Morgan Gibbs-White’s hat-trick turned into a fresh indictment of Tottenham Hotspur’s summer chase, because the player Spurs tried to prise away from Nottingham Forest is still driving Forest’s rise while Tottenham are left to measure what they missed.
Forest made that point emphatically on July 26, 2025, when Gibbs-White signed a new three-year contract that runs until the summer of 2028. The club described it as a club-record deal and as a “statement of intent” from owner Evangelos Marinakis, a signal that Forest intended to build around one of the central figures in their Premier League resurgence rather than cash in on him.
Tottenham’s attempt to land Gibbs-White in July 2025 had already sparked a bitter dispute. Forest accused Spurs of making an “illegal approach”, threatened legal action and wrote to Tottenham and Gibbs-White’s agent, alleging a breach of confidentiality over his release clause. Reports at the time said Tottenham had moved with a £60 million offer or release-clause trigger, but the deal stalled as the row escalated.

The size of the stand-off matters because Gibbs-White did not fade after the noise around his future. On March 15, 2025, he delivered a superb display in Forest’s 4-2 win at Ipswich Town, a result that pushed Forest one point behind second-placed Arsenal and underlined how decisive he had become at the sharp end of the Premier League race. That performance also came after his omission from Thomas Tuchel’s first England squad, a reminder that his club form was already forcing wider debate about his standing.

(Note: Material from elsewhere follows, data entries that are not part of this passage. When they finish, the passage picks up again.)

==> src/shared/sadc_pkg.sv <==
package sadc_pkg;

    // ==========================================================
    // frame layout
    // ==========================================================
    localparam int unsigned FRAME_BITS   = 16;
    localparam int unsigned RESULT_BITS  = 12;
    localparam int unsigned LEAD_ZEROS   = 4;
    localparam logic [4:0]  CNT_TRACK    = 5'h0E; // 14th falling edge
    localparam logic [4:0]  CNT_LAST     = 5'h0F; // 15th falling edge
    localparam logic [4:0]  CNT_FULL     = 5'h10; // 16th falling edge
    localparam logic [4:0]  CNT_PD_LO    = 5'h04; // after 4th edge
    localparam logic [4:0]  CNT_PD_HI    = 5'h0B; // 11th edge

    // ==========================================================
    // timing at 250 MHz
    // ==========================================================
    localparam int unsigned CLK_PERIOD_PS = 4000;
    localparam int unsigned T_CONV_PS     = 3300000; // 3.3 us max
    localparam int unsigned CONV_CYCLES   = T_CONV_PS / CLK_PERIOD_PS;
    localparam logic [11:0] CONV_CNT      = 12'(CONV_CYCLES);
    localparam logic [11:0] SYNC_LAT      = 12'h003; // pin edge to timer load
    localparam int unsigned T_QUIET_PS    = 100000; // 0.1 us
    localparam int unsigned QUIET_CYCLES  =
        (T_QUIET_PS + CLK_PERIOD_PS - 1) / CLK_PERIOD_PS;
    localparam logic [7:0]  SCLK_HALF     = 8'h10; // host divider half
    localparam logic [11:0] RESET_RESULT  = 12'h000;

    typedef enum logic {
        SADC_MODE_INT,
        SADC_MODE_EXT
    } sadc_mode_t;

endpackage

Forest’s decision to shut the door on Tottenham now looks increasingly astute. Gibbs-White was not a peripheral target, but a player they viewed as central to their momentum at the City Ground and one whose value rose with every influential performance. His hat-trick reinforced that point with force. It also sharpened the question for Tottenham: whether their talent identification had failed at the exact moment they needed authority, creativity and end product most, and whether any renewed summer move would now meet a price they can no longer reach.